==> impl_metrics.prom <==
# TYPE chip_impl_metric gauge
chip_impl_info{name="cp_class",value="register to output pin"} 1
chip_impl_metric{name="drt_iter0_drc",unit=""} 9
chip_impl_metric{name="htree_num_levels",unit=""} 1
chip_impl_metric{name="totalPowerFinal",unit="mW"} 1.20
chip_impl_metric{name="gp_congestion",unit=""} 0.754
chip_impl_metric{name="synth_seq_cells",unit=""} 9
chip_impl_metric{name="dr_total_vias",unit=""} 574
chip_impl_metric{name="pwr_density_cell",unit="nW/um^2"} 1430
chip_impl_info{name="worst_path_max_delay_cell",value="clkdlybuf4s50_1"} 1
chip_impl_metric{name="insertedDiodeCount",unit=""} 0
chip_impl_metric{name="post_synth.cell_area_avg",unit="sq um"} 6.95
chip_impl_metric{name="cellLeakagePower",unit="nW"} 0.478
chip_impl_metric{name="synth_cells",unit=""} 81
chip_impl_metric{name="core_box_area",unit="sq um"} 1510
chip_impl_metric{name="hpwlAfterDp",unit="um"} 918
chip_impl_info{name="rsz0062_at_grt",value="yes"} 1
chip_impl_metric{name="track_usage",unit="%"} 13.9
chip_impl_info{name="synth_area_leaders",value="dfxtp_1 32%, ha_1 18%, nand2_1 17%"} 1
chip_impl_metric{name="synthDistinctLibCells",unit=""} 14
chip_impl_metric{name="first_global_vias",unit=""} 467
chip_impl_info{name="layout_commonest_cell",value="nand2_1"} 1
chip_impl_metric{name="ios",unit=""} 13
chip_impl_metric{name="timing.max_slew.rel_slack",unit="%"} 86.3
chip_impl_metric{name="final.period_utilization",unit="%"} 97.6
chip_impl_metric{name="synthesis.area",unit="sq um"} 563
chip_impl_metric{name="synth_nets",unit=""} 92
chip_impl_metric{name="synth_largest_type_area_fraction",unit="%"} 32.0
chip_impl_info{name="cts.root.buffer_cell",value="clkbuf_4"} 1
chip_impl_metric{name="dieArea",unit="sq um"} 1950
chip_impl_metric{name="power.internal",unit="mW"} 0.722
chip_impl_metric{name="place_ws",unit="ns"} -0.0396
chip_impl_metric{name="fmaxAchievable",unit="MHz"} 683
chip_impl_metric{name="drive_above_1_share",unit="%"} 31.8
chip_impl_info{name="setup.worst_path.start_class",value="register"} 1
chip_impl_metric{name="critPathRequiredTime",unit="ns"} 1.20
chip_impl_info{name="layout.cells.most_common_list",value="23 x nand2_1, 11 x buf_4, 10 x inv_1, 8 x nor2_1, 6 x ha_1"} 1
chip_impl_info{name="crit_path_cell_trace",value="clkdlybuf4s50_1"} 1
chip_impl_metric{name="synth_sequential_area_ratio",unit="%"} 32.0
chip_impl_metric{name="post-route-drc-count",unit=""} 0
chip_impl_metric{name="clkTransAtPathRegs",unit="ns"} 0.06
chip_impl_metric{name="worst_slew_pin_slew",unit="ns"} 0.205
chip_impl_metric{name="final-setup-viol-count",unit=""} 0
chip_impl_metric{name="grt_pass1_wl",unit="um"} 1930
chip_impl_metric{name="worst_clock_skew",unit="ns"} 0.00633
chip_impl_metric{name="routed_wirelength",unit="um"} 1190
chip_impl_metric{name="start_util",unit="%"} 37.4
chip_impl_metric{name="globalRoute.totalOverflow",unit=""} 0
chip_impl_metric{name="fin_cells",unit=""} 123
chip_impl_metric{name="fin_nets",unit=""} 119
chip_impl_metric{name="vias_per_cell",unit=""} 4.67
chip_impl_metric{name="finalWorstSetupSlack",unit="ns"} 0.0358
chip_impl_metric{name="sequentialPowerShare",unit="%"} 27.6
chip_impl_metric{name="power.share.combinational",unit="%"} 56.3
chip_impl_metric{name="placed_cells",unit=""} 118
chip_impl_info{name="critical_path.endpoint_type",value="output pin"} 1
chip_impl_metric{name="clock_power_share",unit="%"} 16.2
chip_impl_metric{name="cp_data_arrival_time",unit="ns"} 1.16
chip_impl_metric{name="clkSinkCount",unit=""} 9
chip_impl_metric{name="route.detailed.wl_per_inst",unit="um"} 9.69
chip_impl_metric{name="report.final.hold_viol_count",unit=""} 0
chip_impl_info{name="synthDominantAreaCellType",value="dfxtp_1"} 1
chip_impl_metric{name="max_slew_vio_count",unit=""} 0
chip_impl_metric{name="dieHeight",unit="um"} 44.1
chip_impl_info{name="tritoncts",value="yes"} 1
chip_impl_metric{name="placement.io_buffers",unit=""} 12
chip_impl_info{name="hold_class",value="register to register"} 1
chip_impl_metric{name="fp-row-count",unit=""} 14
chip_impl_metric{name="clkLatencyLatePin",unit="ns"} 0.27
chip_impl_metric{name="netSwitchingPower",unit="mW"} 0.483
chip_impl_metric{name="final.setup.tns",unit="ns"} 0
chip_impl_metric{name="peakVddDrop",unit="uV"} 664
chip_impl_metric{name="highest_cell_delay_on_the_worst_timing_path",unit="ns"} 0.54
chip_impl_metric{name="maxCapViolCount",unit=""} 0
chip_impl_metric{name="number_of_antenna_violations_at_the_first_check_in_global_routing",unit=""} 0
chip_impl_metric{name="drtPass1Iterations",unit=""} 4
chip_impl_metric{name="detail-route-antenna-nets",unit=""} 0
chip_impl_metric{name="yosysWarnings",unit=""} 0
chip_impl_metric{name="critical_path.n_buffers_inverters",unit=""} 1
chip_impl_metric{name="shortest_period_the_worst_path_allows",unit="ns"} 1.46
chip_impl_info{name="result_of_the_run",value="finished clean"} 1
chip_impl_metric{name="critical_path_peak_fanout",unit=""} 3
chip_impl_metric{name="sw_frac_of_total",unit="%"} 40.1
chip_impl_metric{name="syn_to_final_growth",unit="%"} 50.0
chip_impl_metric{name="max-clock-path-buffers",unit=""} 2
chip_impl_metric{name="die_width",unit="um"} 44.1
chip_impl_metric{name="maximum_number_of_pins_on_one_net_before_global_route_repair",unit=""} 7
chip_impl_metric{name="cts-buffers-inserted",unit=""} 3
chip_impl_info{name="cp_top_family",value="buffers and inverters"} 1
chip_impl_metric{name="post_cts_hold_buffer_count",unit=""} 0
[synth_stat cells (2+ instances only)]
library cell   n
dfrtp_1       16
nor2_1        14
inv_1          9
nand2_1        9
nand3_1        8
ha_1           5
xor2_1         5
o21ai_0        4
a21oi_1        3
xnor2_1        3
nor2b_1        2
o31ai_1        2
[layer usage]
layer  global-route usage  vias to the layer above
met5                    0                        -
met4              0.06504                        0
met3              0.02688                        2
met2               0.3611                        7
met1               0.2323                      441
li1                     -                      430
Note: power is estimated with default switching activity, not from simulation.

_WHAT NEEDS TO BE DONE_. Everything in the records is to be copied exactly.

_WRITTEN ANSWER_.
==> impl_metrics.prom <==
# TYPE chip_impl_metric gauge
chip_impl_info{name="cp_class",value="register to output pin"} 1
chip_impl_metric{name="drt_iter0_drc",unit=""} 9
chip_impl_metric{name="htree_num_levels",unit=""} 1
chip_impl_metric{name="totalPowerFinal",unit="mW"} 1.20
chip_impl_metric{name="gp_congestion",unit=""} 0.754
chip_impl_metric{name="synth_seq_cells",unit=""} 9
chip_impl_metric{name="dr_total_vias",unit=""} 574
chip_impl_metric{name="pwr_density_cell",unit="nW/um^2"} 1430
chip_impl_info{name="worst_path_max_delay_cell",value="clkdlybuf4s50_1"} 1
chip_impl_metric{name="insertedDiodeCount",unit=""} 0
chip_impl_metric{name="post_synth.cell_area_avg",unit="sq um"} 6.95
chip_impl_metric{name="cellLeakagePower",unit="nW"} 0.478
chip_impl_metric{name="synth_cells",unit=""} 81
chip_impl_metric{name="core_box_area",unit="sq um"} 1510
chip_impl_metric{name="hpwlAfterDp",unit="um"} 918
chip_impl_info{name="rsz0062_at_grt",value="yes"} 1
chip_impl_metric{name="track_usage",unit="%"} 13.9
chip_impl_info{name="synth_area_leaders",value="dfxtp_1 32%, ha_1 18%, nand2_1 17%"} 1
chip_impl_metric{name="synthDistinctLibCells",unit=""} 14
chip_impl_metric{name="first_global_vias",unit=""} 467
chip_impl_info{name="layout_commonest_cell",value="nand2_1"} 1
chip_impl_metric{name="ios",unit=""} 13
chip_impl_metric{name="timing.max_slew.rel_slack",unit="%"} 86.3
chip_impl_metric{name="final.period_utilization",unit="%"} 97.6
chip_impl_metric{name="synthesis.area",unit="sq um"} 563
chip_impl_metric{name="synth_nets",unit=""} 92
chip_impl_metric{name="synth_largest_type_area_fraction",unit="%"} 32.0
chip_impl_info{name="cts.root.buffer_cell",value="clkbuf_4"} 1
chip_impl_metric{name="dieArea",unit="sq um"} 1950
chip_impl_metric{name="power.internal",unit="mW"} 0.722
chip_impl_metric{name="place_ws",unit="ns"} -0.0396
chip_impl_metric{name="fmaxAchievable",unit="MHz"} 683
chip_impl_metric{name="drive_above_1_share",unit="%"} 31.8
chip_impl_info{name="setup.worst_path.start_class",value="register"} 1
chip_impl_metric{name="critPathRequiredTime",unit="ns"} 1.20
chip_impl_info{name="layout.cells.most_common_list",value="23 x nand2_1, 11 x buf_4, 10 x inv_1, 8 x nor2_1, 6 x ha_1"} 1
chip_impl_info{name="crit_path_cell_trace",value="clkdlybuf4s50_1"} 1
chip_impl_metric{name="synth_sequential_area_ratio",unit="%"} 32.0
chip_impl_metric{name="post-route-drc-count",unit=""} 0
chip_impl_metric{name="clkTransAtPathRegs",unit="ns"} 0.06
chip_impl_metric{name="worst_slew_pin_slew",unit="ns"} 0.205
chip_impl_metric{name="final-setup-viol-count",unit=""} 0
chip_impl_metric{name="grt_pass1_wl",unit="um"} 1930
chip_impl_metric{name="worst_clock_skew",unit="ns"} 0.00633
chip_impl_metric{name="routed_wirelength",unit="um"} 1190
chip_impl_metric{name="start_util",unit="%"} 37.4
chip_impl_metric{name="globalRoute.totalOverflow",unit=""} 0
chip_impl_metric{name="fin_cells",unit=""} 123
chip_impl_metric{name="fin_nets",unit=""} 119
chip_impl_metric{name="vias_per_cell",unit=""} 4.67
chip_impl_metric{name="finalWorstSetupSlack",unit="ns"} 0.0358
chip_impl_metric{name="sequentialPowerShare",unit="%"} 27.6
chip_impl_metric{name="power.share.combinational",unit="%"} 56.3
chip_impl_metric{name="placed_cells",unit=""} 118
chip_impl_info{name="critical_path.endpoint_type",value="output pin"} 1
chip_impl_metric{name="clock_power_share",unit="%"} 16.2
chip_impl_metric{name="cp_data_arrival_time",unit="ns"} 1.16
chip_impl_metric{name="clkSinkCount",unit=""} 9
chip_impl_metric{name="route.detailed.wl_per_inst",unit="um"} 9.69
chip_impl_metric{name="report.final.hold_viol_count",unit=""} 0
chip_impl_info{name="synthDominantAreaCellType",value="dfxtp_1"} 1
chip_impl_metric{name="max_slew_vio_count",unit=""} 0
chip_impl_metric{name="dieHeight",unit="um"} 44.1
chip_impl_info{name="tritoncts",value="yes"} 1
chip_impl_metric{name="placement.io_buffers",unit=""} 12
chip_impl_info{name="hold_class",value="register to register"} 1
chip_impl_metric{name="fp-row-count",unit=""} 14
chip_impl_metric{name="clkLatencyLatePin",unit="ns"} 0.27
chip_impl_metric{name="netSwitchingPower",unit="mW"} 0.483
chip_impl_metric{name="final.setup.tns",unit="ns"} 0
chip_impl_metric{name="peakVddDrop",unit="uV"} 664
chip_impl_metric{name="highest_cell_delay_on_the_worst_timing_path",unit="ns"} 0.54
chip_impl_metric{name="maxCapViolCount",unit=""} 0
chip_impl_metric{name="number_of_antenna_violations_at_the_first_check_in_global_routing",unit=""} 0
chip_impl_metric{name="drtPass1Iterations",unit=""} 4
chip_impl_metric{name="detail-route-antenna-nets",unit=""} 0
chip_impl_metric{name="yosysWarnings",unit=""} 0
chip_impl_metric{name="critical_path.n_buffers_inverters",unit=""} 1
chip_impl_metric{name="shortest_period_the_worst_path_allows",unit="ns"} 1.46
chip_impl_info{name="result_of_the_run",value="finished clean"} 1
chip_impl_metric{name="critical_path_peak_fanout",unit=""} 3
chip_impl_metric{name="sw_frac_of_total",unit="%"} 40.1
chip_impl_metric{name="syn_to_final_growth",unit="%"} 50.0
chip_impl_metric{name="max-clock-path-buffers",unit=""} 2
chip_impl_metric{name="die_width",unit="um"} 44.1
chip_impl_metric{name="maximum_number_of_pins_on_one_net_before_global_route_repair",unit=""} 7
chip_impl_metric{name="cts-buffers-inserted",unit=""} 3
chip_impl_info{name="cp_top_family",value="buffers and inverters"} 1
chip_impl_metric{name="post_cts_hold_buffer_count",unit=""} 0
[synth_stat cells (2+ instances only)]
library cell   n
dfrtp_1       16
nor2_1        14
inv_1          9
nand2_1        9
nand3_1        8
ha_1           5
xor2_1         5
o21ai_0        4
a21oi_1        3
xnor2_1        3
nor2b_1        2
o31ai_1        2
[layer usage]
layer  global-route usage  vias to the layer above
met5                    0                        -
met4              0.06504                        0
met3              0.02688                        2
met2               0.3611                        7
met1               0.2323                      441
li1                     -                      430
Note: power is estimated with default switching activity, not from simulation.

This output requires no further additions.